(Records to use begins)

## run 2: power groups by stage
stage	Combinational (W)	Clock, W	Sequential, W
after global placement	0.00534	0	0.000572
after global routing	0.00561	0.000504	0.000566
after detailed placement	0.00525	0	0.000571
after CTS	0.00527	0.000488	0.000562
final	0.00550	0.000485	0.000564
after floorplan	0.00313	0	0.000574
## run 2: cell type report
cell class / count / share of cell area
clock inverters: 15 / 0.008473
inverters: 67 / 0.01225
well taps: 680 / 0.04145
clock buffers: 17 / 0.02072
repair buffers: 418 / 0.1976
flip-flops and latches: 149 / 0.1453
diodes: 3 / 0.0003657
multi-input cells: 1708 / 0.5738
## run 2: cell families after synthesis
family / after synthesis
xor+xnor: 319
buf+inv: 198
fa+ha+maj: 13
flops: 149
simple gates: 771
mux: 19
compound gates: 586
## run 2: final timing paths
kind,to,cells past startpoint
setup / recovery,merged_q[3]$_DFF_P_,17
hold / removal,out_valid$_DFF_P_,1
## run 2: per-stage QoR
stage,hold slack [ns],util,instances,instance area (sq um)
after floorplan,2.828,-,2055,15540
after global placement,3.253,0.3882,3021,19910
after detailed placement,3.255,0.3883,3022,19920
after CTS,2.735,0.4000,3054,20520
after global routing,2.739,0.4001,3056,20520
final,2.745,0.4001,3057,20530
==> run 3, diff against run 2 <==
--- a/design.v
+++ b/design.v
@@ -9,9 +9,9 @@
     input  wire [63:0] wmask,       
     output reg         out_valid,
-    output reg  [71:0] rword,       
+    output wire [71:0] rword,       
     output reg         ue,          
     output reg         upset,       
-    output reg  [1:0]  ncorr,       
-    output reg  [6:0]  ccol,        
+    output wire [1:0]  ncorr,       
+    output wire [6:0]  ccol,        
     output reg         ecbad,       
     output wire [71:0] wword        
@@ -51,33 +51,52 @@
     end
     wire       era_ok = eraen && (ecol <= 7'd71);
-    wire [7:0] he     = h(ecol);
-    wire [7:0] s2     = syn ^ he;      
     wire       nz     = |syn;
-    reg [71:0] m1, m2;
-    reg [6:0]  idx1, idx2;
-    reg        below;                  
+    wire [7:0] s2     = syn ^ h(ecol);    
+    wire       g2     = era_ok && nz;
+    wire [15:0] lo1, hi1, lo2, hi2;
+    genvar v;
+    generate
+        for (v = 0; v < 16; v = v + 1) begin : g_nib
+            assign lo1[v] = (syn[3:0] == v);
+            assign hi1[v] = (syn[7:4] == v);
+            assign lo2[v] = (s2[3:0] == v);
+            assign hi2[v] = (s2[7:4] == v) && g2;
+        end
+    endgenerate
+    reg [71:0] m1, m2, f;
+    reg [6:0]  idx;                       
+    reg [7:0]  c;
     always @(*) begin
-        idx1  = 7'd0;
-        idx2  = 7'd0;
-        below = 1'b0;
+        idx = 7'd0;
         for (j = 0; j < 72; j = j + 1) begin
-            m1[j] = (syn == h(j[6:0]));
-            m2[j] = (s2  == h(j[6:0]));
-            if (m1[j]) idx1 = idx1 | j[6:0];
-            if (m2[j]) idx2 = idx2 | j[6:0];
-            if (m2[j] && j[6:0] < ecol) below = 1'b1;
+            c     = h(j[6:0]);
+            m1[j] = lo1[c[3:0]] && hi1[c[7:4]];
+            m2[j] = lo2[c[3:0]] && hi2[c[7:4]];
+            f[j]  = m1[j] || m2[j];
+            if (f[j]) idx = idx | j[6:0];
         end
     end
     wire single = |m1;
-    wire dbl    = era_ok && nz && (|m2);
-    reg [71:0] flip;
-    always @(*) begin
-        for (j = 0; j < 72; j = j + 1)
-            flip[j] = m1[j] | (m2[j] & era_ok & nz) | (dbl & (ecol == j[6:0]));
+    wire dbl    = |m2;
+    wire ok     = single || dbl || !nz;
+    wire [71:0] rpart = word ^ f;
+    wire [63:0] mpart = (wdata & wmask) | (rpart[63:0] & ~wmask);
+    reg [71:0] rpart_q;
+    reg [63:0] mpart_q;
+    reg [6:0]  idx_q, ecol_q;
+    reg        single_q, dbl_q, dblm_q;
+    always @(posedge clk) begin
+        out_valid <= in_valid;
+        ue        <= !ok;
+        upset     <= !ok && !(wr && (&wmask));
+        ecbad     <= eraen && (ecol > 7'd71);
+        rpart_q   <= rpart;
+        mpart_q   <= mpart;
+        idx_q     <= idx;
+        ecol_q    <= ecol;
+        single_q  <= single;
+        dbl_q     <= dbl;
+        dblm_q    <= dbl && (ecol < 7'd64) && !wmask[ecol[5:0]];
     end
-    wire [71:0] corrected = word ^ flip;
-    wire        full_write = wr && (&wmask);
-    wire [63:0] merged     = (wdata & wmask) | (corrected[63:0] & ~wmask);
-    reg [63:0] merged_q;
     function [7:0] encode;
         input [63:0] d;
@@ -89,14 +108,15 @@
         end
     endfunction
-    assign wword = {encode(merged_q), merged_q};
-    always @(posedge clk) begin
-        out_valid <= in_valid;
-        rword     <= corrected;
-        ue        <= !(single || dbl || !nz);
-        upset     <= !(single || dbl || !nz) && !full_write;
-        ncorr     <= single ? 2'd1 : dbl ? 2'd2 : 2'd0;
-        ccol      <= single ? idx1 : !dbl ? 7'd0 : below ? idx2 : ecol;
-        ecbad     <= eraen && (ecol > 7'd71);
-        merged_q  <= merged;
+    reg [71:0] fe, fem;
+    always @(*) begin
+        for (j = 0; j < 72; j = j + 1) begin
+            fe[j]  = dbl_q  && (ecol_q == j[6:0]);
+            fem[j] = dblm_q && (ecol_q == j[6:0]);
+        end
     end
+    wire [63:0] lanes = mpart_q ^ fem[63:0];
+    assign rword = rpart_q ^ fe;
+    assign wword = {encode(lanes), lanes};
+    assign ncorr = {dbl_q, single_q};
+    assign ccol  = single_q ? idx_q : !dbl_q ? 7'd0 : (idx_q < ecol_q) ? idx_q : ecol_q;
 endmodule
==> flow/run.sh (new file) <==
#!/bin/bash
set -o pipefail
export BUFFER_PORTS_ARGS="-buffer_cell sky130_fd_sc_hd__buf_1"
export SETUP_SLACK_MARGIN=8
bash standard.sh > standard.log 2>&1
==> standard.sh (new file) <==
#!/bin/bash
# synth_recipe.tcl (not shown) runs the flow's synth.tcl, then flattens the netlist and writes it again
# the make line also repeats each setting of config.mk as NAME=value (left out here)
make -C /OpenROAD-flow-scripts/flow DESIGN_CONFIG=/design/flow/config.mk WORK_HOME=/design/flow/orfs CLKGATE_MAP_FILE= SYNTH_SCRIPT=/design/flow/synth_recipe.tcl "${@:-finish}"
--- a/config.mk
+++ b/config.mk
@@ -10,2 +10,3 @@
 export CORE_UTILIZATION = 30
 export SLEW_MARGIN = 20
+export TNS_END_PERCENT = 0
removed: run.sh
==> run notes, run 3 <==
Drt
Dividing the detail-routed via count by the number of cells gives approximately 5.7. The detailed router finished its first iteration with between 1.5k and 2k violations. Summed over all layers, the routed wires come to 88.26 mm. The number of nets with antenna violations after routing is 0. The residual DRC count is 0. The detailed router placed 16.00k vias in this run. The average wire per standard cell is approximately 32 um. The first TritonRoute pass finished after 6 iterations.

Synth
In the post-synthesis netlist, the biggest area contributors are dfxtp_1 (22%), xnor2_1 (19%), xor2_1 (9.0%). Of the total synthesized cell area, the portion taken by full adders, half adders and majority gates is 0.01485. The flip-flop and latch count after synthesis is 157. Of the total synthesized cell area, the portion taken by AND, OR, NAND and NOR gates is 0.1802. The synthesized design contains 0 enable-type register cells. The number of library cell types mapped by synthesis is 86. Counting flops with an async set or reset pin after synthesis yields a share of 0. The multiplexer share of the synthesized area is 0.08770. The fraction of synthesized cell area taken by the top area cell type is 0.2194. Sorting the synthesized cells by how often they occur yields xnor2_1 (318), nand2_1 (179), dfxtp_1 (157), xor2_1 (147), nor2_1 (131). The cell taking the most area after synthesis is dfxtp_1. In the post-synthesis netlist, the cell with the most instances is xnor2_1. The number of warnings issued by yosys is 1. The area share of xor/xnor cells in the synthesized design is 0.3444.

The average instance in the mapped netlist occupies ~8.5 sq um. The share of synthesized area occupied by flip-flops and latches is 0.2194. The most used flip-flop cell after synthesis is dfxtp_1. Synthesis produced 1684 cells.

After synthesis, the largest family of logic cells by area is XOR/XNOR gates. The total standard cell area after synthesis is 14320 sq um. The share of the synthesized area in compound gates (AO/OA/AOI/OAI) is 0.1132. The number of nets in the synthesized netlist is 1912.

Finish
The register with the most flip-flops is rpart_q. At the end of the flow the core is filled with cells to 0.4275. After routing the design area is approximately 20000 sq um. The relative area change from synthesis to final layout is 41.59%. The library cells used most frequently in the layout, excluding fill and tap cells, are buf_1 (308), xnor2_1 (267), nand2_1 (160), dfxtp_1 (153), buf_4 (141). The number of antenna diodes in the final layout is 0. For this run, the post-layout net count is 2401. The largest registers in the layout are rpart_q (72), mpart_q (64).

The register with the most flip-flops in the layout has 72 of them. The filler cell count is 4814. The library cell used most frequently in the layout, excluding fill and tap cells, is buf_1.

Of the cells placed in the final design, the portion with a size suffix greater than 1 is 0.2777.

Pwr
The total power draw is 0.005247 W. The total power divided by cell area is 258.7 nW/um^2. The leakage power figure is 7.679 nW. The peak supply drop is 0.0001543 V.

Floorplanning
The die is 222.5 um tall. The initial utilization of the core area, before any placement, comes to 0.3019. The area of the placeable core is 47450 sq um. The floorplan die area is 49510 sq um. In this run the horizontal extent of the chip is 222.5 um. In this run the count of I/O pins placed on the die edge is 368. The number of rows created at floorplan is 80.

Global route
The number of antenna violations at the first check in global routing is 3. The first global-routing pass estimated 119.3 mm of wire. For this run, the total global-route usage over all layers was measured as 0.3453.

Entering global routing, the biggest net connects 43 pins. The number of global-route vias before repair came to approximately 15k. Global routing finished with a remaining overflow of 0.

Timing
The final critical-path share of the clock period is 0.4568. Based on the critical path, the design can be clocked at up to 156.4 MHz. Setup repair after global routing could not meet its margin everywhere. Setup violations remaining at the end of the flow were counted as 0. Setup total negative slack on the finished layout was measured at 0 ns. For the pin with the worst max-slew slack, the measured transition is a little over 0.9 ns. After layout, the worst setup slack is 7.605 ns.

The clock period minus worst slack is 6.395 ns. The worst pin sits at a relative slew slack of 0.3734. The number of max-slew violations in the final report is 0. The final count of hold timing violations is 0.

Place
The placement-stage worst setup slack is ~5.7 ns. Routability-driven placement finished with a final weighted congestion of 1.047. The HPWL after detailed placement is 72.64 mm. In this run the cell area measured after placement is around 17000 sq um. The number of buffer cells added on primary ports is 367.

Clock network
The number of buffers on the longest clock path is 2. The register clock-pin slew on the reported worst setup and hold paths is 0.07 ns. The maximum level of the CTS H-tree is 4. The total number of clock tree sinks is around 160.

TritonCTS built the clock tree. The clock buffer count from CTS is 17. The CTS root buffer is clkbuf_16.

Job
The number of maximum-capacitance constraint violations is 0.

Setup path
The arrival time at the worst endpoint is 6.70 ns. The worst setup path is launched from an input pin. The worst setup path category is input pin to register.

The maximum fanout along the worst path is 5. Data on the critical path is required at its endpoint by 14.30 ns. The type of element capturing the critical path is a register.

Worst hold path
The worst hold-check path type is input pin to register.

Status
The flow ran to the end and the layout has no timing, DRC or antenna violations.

(Records to use ends)

_Aim of the exercise:_ Above are the records; from them, give again exactly the lines from the one containing "rpart = word ^ f;" to the one containing "dbl || !nz);", both lines included, and nothing more.

_Written response:_
+    wire [71:0] rpart = word ^ f;
+    wire [63:0] mpart = (wdata & wmask) | (rpart[63:0] & ~wmask);
+    reg [71:0] rpart_q;
+    reg [63:0] mpart_q;
+    reg [6:0]  idx_q, ecol_q;
+    reg        single_q, dbl_q, dblm_q;
+    always @(posedge clk) begin
+        out_valid <= in_valid;
+        ue        <= !ok;
+        upset     <= !ok && !(wr && (&wmask));
+        ecbad     <= eraen && (ecol > 7'd71);
+        rpart_q   <= rpart;
+        mpart_q   <= mpart;
+        idx_q     <= idx;
+        ecol_q    <= ecol;
+        single_q  <= single;
+        dbl_q     <= dbl;
+        dblm_q    <= dbl && (ecol < 7'd64) && !wmask[ecol[5:0]];
     end
-    wire [71:0] corrected = word ^ flip;
-    wire        full_write = wr && (&wmask);
-    wire [63:0] merged     = (wdata & wmask) | (corrected[63:0] & ~wmask);
-    reg [63:0] merged_q;
     function [7:0] encode;
         input [63:0] d;
@@ -89,14 +108,15 @@
         end
     endfunction
-    assign wword = {encode(merged_q), merged_q};
-    always @(posedge clk) begin
-        out_valid <= in_valid;
-        rword     <= corrected;
-        ue        <= !(single || dbl || !nz);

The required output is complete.